一仕事終えた時のようにイルファーナは息をついた。予想外とはいえ、男が無事でよかった。本当は治癒術を使う方が効率的で実力を試せるいい機会だったが、生憎自分には高度な治癒術は使えない。泉が傍にあってよかったと思う。

安心するとともに、なぜ急に怪我人が現れたのかが気にかかった。今回の試験には怪我人が出たという設定はない。試験中受験者が負傷することがあっても、己の怪我は己自身で治す。

「ステラに聞いても、教えてくれないだろうな」

 相手は天使である上、主以外には厳しい。怪我人がいたとしても他人の力を借りずに己で治して見せろというだろう。本人が否定しても目に見える光景だ。

「そして試験が終わったら、真っ先にセナの所で泣きつく」

 イルファーナは起こり得る天使の行動を予想して、笑った。当たったらからかってやろうか。

 小さく肩を震わせ、笑いが収まるのを待つ。完全に収まると、今度は黒い魔術師を見た。

 最初この男は教会関係者だと思った。だが、気になる点がある。まず、その服装だ。教会の魔術師ならば白いローブを羽織っているはずなのに彼のそれは夜闇を写し取ったような暗さだ。もう一つは先ほどから試験官とステラが何も言ってこないということ。すでに報告は済んでおり、再び監視していてもよいのだが、男との接触に何も反応がない。

 では男は何者なのか。人間だとしても冷静に物事を見ているし、特に干渉してこようともしない。試験を見ていると言っていたが、一体どれほどの期間なのか。

 ふと、イルファーナは男の目に注目した。右目が眼帯で覆われている。傷を気にしているのか。だが何かあると思う。それに先ほどから感じる人ならざる強い気配。イルファーナは胸中気になっていた質問がもしもの答えにすり替わった。

「オーディン……なのか?」

 地上界には多種多様な種族が生息している。オーディンとは世界を統べる神の一人。アース神族の長であり、最高位魔術師だと聞いたことがある。書物で読んだことが間違いでなければ、眼帯は修行の最中で負った時のものなのだろう。

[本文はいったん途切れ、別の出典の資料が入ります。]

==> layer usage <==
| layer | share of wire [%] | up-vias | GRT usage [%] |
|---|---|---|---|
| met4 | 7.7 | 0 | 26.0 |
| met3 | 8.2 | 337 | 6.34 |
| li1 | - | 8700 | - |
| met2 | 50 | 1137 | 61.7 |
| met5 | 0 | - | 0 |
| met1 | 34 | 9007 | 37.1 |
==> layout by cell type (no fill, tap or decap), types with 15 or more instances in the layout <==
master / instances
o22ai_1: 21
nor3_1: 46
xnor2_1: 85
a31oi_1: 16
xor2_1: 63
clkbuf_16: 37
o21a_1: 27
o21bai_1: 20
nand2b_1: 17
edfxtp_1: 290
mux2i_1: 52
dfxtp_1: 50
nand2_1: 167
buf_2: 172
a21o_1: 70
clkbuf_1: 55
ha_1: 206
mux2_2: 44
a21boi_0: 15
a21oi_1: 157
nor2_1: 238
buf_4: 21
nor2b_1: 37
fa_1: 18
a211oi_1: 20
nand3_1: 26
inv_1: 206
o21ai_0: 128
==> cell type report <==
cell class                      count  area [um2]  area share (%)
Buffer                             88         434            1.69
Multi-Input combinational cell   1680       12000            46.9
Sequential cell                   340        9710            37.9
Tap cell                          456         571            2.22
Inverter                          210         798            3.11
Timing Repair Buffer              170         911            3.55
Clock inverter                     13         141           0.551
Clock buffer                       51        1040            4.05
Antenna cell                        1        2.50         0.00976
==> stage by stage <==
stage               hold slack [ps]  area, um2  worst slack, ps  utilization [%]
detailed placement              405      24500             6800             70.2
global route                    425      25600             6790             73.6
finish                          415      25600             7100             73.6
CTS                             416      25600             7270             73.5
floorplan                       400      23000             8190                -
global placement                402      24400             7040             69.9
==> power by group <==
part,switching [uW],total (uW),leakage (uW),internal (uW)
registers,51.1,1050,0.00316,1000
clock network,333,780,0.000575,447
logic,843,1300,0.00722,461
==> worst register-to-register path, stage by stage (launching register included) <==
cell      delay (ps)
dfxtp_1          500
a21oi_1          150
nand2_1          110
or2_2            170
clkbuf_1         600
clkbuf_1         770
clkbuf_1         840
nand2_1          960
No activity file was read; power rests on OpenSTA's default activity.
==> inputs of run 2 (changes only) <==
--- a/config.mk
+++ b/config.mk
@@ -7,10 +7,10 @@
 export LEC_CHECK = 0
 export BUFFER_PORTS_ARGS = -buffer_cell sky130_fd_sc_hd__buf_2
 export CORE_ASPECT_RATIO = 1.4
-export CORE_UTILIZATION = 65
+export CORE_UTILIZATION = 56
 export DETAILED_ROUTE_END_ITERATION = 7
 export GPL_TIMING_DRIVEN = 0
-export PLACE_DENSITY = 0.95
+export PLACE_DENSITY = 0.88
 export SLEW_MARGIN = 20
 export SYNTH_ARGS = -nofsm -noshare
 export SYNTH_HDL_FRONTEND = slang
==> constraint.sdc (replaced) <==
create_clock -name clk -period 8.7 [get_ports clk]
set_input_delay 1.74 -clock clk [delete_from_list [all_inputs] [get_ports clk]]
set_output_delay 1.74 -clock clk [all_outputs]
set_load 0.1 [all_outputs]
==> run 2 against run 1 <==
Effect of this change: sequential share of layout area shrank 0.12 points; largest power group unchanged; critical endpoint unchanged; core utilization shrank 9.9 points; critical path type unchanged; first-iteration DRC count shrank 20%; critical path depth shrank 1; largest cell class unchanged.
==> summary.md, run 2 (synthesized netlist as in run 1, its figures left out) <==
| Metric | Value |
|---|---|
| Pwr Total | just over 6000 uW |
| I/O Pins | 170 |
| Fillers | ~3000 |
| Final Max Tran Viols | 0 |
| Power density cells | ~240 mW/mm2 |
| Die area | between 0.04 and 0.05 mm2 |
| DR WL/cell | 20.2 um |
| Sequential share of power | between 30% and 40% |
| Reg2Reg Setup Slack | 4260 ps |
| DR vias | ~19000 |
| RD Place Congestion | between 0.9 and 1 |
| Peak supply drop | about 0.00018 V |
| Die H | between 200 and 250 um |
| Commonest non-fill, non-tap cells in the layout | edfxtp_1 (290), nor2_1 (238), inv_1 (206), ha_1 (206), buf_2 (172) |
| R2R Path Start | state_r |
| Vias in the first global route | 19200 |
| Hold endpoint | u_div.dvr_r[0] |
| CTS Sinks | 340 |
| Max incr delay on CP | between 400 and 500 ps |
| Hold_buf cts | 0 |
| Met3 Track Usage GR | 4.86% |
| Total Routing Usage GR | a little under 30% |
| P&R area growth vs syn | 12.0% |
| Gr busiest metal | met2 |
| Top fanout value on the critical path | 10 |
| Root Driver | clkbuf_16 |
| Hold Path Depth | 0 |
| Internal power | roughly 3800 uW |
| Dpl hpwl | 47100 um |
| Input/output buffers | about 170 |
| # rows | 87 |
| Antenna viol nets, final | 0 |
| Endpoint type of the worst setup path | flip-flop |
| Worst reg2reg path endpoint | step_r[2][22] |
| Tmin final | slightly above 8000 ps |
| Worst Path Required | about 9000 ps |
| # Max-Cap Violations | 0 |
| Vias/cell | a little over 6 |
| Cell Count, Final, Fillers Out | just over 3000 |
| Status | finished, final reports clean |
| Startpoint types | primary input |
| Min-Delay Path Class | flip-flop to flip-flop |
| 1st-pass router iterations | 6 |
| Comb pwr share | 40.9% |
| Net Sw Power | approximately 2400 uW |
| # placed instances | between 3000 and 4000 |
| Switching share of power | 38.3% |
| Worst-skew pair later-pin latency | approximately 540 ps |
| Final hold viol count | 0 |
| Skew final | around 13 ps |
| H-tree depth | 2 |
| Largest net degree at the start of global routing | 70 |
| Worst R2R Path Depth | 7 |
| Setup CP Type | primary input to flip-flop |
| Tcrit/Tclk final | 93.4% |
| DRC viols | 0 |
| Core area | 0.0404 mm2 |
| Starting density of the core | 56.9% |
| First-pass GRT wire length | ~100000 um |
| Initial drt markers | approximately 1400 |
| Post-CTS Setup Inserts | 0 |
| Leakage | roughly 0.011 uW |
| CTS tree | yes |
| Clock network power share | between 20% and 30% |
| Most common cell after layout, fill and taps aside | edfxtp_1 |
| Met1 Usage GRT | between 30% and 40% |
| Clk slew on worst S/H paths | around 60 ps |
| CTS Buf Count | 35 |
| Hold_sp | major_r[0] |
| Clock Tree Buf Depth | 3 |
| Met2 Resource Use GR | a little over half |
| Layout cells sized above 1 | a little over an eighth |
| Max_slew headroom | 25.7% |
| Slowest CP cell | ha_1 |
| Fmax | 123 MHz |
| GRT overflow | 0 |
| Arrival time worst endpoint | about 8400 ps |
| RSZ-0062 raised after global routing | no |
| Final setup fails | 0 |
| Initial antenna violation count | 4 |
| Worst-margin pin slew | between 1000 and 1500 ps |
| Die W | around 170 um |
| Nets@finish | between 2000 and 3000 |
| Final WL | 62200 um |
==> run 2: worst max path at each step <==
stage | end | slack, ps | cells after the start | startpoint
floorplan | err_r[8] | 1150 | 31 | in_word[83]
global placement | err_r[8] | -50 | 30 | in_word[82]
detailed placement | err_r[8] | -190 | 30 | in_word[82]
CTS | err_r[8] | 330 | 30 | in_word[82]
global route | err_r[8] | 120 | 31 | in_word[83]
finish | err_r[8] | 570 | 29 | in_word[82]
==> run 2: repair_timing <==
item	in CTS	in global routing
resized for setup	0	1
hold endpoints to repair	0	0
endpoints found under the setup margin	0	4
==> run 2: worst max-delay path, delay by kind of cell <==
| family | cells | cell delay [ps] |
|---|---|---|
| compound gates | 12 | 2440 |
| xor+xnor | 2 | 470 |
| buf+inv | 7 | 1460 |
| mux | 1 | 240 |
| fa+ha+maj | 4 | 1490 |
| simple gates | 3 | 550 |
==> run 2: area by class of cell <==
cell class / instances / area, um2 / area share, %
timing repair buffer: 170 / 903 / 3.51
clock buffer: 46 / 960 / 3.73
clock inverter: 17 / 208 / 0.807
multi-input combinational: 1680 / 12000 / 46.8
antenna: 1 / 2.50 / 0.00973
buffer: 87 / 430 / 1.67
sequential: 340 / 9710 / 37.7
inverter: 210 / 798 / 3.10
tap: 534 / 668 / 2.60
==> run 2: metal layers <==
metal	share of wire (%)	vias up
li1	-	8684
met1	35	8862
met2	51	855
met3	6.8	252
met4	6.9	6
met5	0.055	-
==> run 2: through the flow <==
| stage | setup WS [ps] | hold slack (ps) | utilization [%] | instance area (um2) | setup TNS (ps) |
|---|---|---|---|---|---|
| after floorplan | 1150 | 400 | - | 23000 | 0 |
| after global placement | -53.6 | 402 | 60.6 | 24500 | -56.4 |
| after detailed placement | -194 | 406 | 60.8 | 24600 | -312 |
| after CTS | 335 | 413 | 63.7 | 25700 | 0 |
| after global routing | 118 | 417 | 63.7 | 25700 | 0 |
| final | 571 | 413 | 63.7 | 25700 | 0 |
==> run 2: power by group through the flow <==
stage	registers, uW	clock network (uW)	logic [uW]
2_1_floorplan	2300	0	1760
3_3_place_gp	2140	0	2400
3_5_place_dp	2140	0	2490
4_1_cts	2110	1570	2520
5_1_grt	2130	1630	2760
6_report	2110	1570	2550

 試しに自分で立てた仮説を元に男に正体を問いかける。

「俺の勘違いじゃなければなんだけど。お前、オーディンで合っているのか?」

「……」

「本当に間違っていたのなら訂正するし謝る。けど、怪我人を見ても治してあげようともしない。気配も俺たち人間や天使たちよりも格が違う。あー、これだけじゃ説得力がないな。えっと……そうだな、他になんて言えば信じてもらえるんだ?」

「……合っている」

「そう、合っている。お前がオーディンなのは間違いない……って、へ?」

 思いがけない言葉にイルファーナは言葉を失う。

 今、なんて言った?

「えっとー、もう一度言ってもらえねぇかな」

「私がオーディンだという貴様の推論は当たっていると、そう言ったのだ」

「あ……そう、なのか」

 今度ははっきりと正解だと言ってくれたのだが、あまりに突拍子過ぎて嬉しさも驚きの声も出ない。ただ、アース神族の王様ということなのだからもう少し威厳や尊厳があってもよいのではないかと改めて思う。寡黙で、しかも助力心がなく傍観者の言葉がふさわしいこの男が神族。それも最高神なのがどうにも引っかかる。

「俺が言うのもなんだが、お前って神らしくないよな?」

「……よく言われる」

「言われるのかよ⁉」

「元は人間だったからな。神として崇められるのは慣れてはいない」

 オーディンが元は人間だというのには驚いた。神々のほとんどは自分たちが収める土地、アース神族ならアースガルス、敵対するヴァン神族ならヴァナヘルムで生を受けるとアナギから聞いてきた。生まれるとしても、人族と同じように母親の体内から生まれるのか、はたまた別の形で誕生するのかまでは解らなかったが。そうか、人間から親族へと転身するものもいるのか。

 思わぬ展開に多少は付いていけて無かったイルファーナは、自分なりに納得してそろそろ本題へと入ろうとしていた。

「試験を見てきたと言ったな。だったら、俺と契約を交わしてくれないか?」

 魔術師は大方弓術者試験を見てきていると言った。彼の目的は不明だがそれでも人族ではないので契約は有効ではないかと考える。何も規約では神族は駄目だという注意事項は書かれていないし試験官から言い渡されていない。ともすれば、問題がない限り契約できる。なるべく強い存在と契りを交わしたいのだ。

 自分なりに低い声で言うと、オーディンはイルファーナを一瞥した。

「……何のために俺と契約をする? 目的が定まらなければ応じない」

「……っ! それは……」

 咄嗟に試験に合格するためだ、と言おうとしたが、それだけでは契約は交わすことが出来ないと判断し、飲み込んだ。契約は云わば力の共有。互いの能力を一つにし、契りが深ければ実戦での強さは増す。が、安易に交わしても契約する側が相手より弱ければ次第にその力に耐えきれず事切れてしまうことも少なくない。

 無論、イルファーナには弓術者になる目的がある。だが、それを言って契約に了承してくれるとは限らない。小動物と契約を交わしただけでは達成できるとは思えないが、実際に言ってよいのだろうかと迷いが己の中にあった。

「俺は……」

 答えに迷っていると、奥から「イルファーナ大変なのよ!」とステラが声を荒げながら樹を伝って飛んできた。その表情はいつもの彼女らしさが消えている。

「どうしたステラ。何が大変なんだよ?」

「とにかく大変なんだってば!! いい、落ち着いて聞きなさいよ?」

まず落ち着くのは俺じゃなくてお前が落ち着けよ。そう言いたかったが、次の彼女の言葉にイルファーナは目を見開いた。